* Task details: Here are some records. Transcribe all of them exactly.

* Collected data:
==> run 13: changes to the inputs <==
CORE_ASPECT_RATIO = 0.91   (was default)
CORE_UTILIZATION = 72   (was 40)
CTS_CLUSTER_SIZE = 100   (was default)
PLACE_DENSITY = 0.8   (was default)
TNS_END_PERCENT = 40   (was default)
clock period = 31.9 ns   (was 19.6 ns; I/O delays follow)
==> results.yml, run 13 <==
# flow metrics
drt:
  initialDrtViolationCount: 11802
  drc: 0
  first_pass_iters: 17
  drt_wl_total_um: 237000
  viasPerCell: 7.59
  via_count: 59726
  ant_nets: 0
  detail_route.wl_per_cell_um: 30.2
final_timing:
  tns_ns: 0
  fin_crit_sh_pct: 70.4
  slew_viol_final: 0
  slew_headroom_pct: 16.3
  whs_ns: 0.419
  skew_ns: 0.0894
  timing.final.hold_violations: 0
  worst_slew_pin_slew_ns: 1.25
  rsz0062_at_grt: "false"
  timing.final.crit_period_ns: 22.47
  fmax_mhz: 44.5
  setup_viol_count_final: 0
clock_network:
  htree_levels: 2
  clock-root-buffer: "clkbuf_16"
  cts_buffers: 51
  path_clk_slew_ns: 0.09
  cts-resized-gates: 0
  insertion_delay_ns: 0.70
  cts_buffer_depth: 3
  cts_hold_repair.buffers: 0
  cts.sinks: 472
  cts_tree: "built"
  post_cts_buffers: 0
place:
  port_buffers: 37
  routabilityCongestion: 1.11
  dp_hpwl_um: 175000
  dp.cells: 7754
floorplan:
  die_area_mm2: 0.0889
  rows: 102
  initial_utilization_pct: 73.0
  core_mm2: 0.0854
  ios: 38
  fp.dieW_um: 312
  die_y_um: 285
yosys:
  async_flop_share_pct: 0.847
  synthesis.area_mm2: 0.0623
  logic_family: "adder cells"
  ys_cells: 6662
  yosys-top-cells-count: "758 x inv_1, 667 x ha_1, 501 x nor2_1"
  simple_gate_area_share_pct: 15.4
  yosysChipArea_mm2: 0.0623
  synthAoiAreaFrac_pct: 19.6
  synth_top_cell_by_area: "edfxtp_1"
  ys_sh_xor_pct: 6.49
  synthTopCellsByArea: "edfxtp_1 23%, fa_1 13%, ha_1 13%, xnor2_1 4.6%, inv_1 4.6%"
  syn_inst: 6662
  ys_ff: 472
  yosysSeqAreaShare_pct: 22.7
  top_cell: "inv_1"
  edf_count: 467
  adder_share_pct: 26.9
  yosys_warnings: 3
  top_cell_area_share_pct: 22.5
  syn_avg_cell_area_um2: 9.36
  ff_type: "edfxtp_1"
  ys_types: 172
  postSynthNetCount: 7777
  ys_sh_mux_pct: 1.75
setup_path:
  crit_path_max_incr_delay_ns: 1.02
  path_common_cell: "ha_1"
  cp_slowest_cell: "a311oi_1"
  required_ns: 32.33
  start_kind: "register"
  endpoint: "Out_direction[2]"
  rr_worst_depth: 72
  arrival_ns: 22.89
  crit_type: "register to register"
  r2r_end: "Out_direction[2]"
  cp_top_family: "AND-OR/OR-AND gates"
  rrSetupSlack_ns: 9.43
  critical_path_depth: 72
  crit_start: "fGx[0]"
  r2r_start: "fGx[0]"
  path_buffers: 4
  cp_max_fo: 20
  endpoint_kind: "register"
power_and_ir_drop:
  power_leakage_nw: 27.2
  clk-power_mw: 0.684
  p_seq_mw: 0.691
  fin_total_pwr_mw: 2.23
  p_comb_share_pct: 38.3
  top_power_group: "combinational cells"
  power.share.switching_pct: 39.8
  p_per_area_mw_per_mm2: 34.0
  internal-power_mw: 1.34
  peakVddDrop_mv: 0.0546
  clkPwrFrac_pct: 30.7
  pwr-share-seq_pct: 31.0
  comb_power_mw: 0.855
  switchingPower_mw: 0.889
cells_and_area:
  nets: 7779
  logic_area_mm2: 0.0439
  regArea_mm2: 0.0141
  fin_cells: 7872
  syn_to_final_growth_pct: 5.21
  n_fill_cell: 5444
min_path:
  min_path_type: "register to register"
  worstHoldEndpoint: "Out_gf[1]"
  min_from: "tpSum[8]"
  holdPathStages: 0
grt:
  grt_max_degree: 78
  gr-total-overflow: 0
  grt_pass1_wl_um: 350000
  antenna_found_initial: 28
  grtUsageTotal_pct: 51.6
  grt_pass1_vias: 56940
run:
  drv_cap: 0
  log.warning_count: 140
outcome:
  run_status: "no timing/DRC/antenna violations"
== build 72 ==
// sdram_controller
module sdram_controller (
        input   clk,
        input   rst,
        output  sdram_cle,
        output  sdram_cs,
        output  sdram_cas,
        output  sdram_ras,
        output  sdram_we,
        output  sdram_dqm,
        output  [1:0]  sdram_ba,
        output  [12:0] sdram_a,
        input   [31:0] sdram_dqi,
        output  [31:0] sdram_dqo,
        input   [22:0] user_addr,    
        input   rw,                  
        input   [31:0] data_in,      
        output  [31:0] data_out,     
        output  busy,                
        input   in_valid,            
        output  out_valid            
    );
export LEC_CHECK = 0
export ABC_AREA = 1
export CAP_MARGIN = 20
export CORE_MARGIN = 2
export CORE_UTILIZATION = 72
export CTS_CLUSTER_SIZE = 49
export GPL_TIMING_DRIVEN = 1
export MAX_ROUTING_LAYER = met5
export PLACE_DENSITY_LB_ADDON = 0.0
export SETUP_SLACK_MARGIN = 0.58
export SLEW_MARGIN = 25
create_clock -name core_clock -period 2.04 [get_ports {clk}]
run.sh (not shown) runs the stock make flow with config.mk's settings and CLKGATE_MAP_FILE=.
Run status, build 72: aborted in 4_1_cts, error DPL-0038
The inputs of build 84 differ from those of build 72 as listed below.
--- a/flow/config.mk
+++ b/flow/config.mk
@@ -9,9 +9,8 @@
 export CAP_MARGIN = 20
 export CORE_MARGIN = 2
-export CORE_UTILIZATION = 72
-export CTS_CLUSTER_SIZE = 49
+export CORE_UTILIZATION = 57
+export CTS_CLUSTER_SIZE = 14
 export GPL_TIMING_DRIVEN = 1
 export MAX_ROUTING_LAYER = met5
-export PLACE_DENSITY_LB_ADDON = 0.0
-export SETUP_SLACK_MARGIN = 0.58
+export PLACE_DENSITY_LB_ADDON = 0.27
 export SLEW_MARGIN = 25
==> flow/constraint.sdc <==
create_clock -name core_clock -period 2.33 [get_ports {clk}]
set_input_delay 0.4660 -clock core_clock [delete_from_list [all_inputs] [get_ports {clk}]]
set_output_delay 0.4660 -clock core_clock [all_outputs]
set_load 0.01 [all_outputs]
Results
Build 84: flow complete, layout not clean; failing: negative setup slack
The higher core area of build 84 and build 72 is in build 84.
Summary of build 84 over build 72: width of the die +12%, die size +26%, placed wire-length estimate after detailed placement +about 2.6%.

* Task output:
==> run 13: changes to the inputs <==
CORE_ASPECT_RATIO = 0.91   (was default)
CORE_UTILIZATION = 72   (was 40)
CTS_CLUSTER_SIZE = 100   (was default)
PLACE_DENSITY = 0.8   (was default)
TNS_END_PERCENT = 40   (was default)
clock period = 31.9 ns   (was 19.6 ns; I/O delays follow)
==> results.yml, run 13 <==
# flow metrics
drt:
  initialDrtViolationCount: 11802
  drc: 0
  first_pass_iters: 17
  drt_wl_total_um: 237000
  viasPerCell: 7.59
  via_count: 59726
  ant_nets: 0
  detail_route.wl_per_cell_um: 30.2
final_timing:
  tns_ns: 0
  fin_crit_sh_pct: 70.4
  slew_viol_final: 0
  slew_headroom_pct: 16.3
  whs_ns: 0.419
  skew_ns: 0.0894
  timing.final.hold_violations: 0
  worst_slew_pin_slew_ns: 1.25
  rsz0062_at_grt: "false"
  timing.final.crit_period_ns: 22.47
  fmax_mhz: 44.5
  setup_viol_count_final: 0
clock_network:
  htree_levels: 2
  clock-root-buffer: "clkbuf_16"
  cts_buffers: 51
  path_clk_slew_ns: 0.09
  cts-resized-gates: 0
  insertion_delay_ns: 0.70
  cts_buffer_depth: 3
  cts_hold_repair.buffers: 0
  cts.sinks: 472
  cts_tree: "built"
  post_cts_buffers: 0
place:
  port_buffers: 37
  routabilityCongestion: 1.11
  dp_hpwl_um: 175000
  dp.cells: 7754
floorplan:
  die_area_mm2: 0.0889
  rows: 102
  initial_utilization_pct: 73.0
  core_mm2: 0.0854
  ios: 38
  fp.dieW_um: 312
  die_y_um: 285
yosys:
  async_flop_share_pct: 0.847
  synthesis.area_mm2: 0.0623
  logic_family: "adder cells"
  ys_cells: 6662
  yosys-top-cells-count: "758 x inv_1, 667 x ha_1, 501 x nor2_1"
  simple_gate_area_share_pct: 15.4
  yosysChipArea_mm2: 0.0623
  synthAoiAreaFrac_pct: 19.6
  synth_top_cell_by_area: "edfxtp_1"
  ys_sh_xor_pct: 6.49
  synthTopCellsByArea: "edfxtp_1 23%, fa_1 13%, ha_1 13%, xnor2_1 4.6%, inv_1 4.6%"
  syn_inst: 6662
  ys_ff: 472
  yosysSeqAreaShare_pct: 22.7
  top_cell: "inv_1"
  edf_count: 467
  adder_share_pct: 26.9
  yosys_warnings: 3
  top_cell_area_share_pct: 22.5
  syn_avg_cell_area_um2: 9.36
  ff_type: "edfxtp_1"
  ys_types: 172
  postSynthNetCount: 7777
  ys_sh_mux_pct: 1.75
setup_path:
  crit_path_max_incr_delay_ns: 1.02
  path_common_cell: "ha_1"
  cp_slowest_cell: "a311oi_1"
  required_ns: 32.33
  start_kind: "register"
  endpoint: "Out_direction[2]"
  rr_worst_depth: 72
  arrival_ns: 22.89
  crit_type: "register to register"
  r2r_end: "Out_direction[2]"
  cp_top_family: "AND-OR/OR-AND gates"
  rrSetupSlack_ns: 9.43
  critical_path_depth: 72
  crit_start: "fGx[0]"
  r2r_start: "fGx[0]"
  path_buffers: 4
  cp_max_fo: 20
  endpoint_kind: "register"
power_and_ir_drop:
  power_leakage_nw: 27.2
  clk-power_mw: 0.684
  p_seq_mw: 0.691
  fin_total_pwr_mw: 2.23
  p_comb_share_pct: 38.3
  top_power_group: "combinational cells"
  power.share.switching_pct: 39.8
  p_per_area_mw_per_mm2: 34.0
  internal-power_mw: 1.34
  peakVddDrop_mv: 0.0546
  clkPwrFrac_pct: 30.7
  pwr-share-seq_pct: 31.0
  comb_power_mw: 0.855
  switchingPower_mw: 0.889
cells_and_area:
  nets: 7779
  logic_area_mm2: 0.0439
  regArea_mm2: 0.0141
  fin_cells: 7872
  syn_to_final_growth_pct: 5.21
  n_fill_cell: 5444
min_path:
  min_path_type: "register to register"
  worstHoldEndpoint: "Out_gf[1]"
  min_from: "tpSum[8]"
  holdPathStages: 0
grt:
  grt_max_degree: 78
  gr-total-overflow: 0
  grt_pass1_wl_um: 350000
  antenna_found_initial: 28
  grtUsageTotal_pct: 51.6
  grt_pass1_vias: 56940
run:
  drv_cap: 0
  log.warning_count: 140
outcome:
  run_status: "no timing/DRC/antenna violations"
== build 72 ==
// sdram_controller
module sdram_controller (
        input   clk,
        input   rst,
        output  sdram_cle,
        output  sdram_cs,
        output  sdram_cas,
        output  sdram_ras,
        output  sdram_we,
        output  sdram_dqm,
        output  [1:0]  sdram_ba,
        output  [12:0] sdram_a,
        input   [31:0] sdram_dqi,
        output  [31:0] sdram_dqo,
        input   [22:0] user_addr,    
        input   rw,                  
        input   [31:0] data_in,      
        output  [31:0] data_out,     
        output  busy,                
        input   in_valid,            
        output  out_valid            
    );
export LEC_CHECK = 0
export ABC_AREA = 1
export CAP_MARGIN = 20
export CORE_MARGIN = 2
export CORE_UTILIZATION = 72
export CTS_CLUSTER_SIZE = 49
export GPL_TIMING_DRIVEN = 1
export MAX_ROUTING_LAYER = met5
export PLACE_DENSITY_LB_ADDON = 0.0
export SETUP_SLACK_MARGIN = 0.58
export SLEW_MARGIN = 25
create_clock -name core_clock -period 2.04 [get_ports {clk}]
run.sh (not shown) runs the stock make flow with config.mk's settings and CLKGATE_MAP_FILE=.
Run status, build 72: aborted in 4_1_cts, error DPL-0038
The inputs of build 84 differ from those of build 72 as listed below.
--- a/flow/config.mk
+++ b/flow/config.mk
@@ -9,9 +9,8 @@
 export CAP_MARGIN = 20
 export CORE_MARGIN = 2
-export CORE_UTILIZATION = 72
-export CTS_CLUSTER_SIZE = 49
+export CORE_UTILIZATION = 57
+export CTS_CLUSTER_SIZE = 14
 export GPL_TIMING_DRIVEN = 1
 export MAX_ROUTING_LAYER = met5
-export PLACE_DENSITY_LB_ADDON = 0.0
-export SETUP_SLACK_MARGIN = 0.58
+export PLACE_DENSITY_LB_ADDON = 0.27
 export SLEW_MARGIN = 25
==> flow/constraint.sdc <==
create_clock -name core_clock -period 2.33 [get_ports {clk}]
set_input_delay 0.4660 -clock core_clock [delete_from_list [all_inputs] [get_ports {clk}]]
set_output_delay 0.4660 -clock core_clock [all_outputs]
set_load 0.01 [all_outputs]
Results
Build 84: flow complete, layout not clean; failing: negative setup slack
The higher core area of build 84 and build 72 is in build 84.
Summary of build 84 over build 72: width of the die +12%, die size +26%, placed wire-length estimate after detailed placement +about 2.6%.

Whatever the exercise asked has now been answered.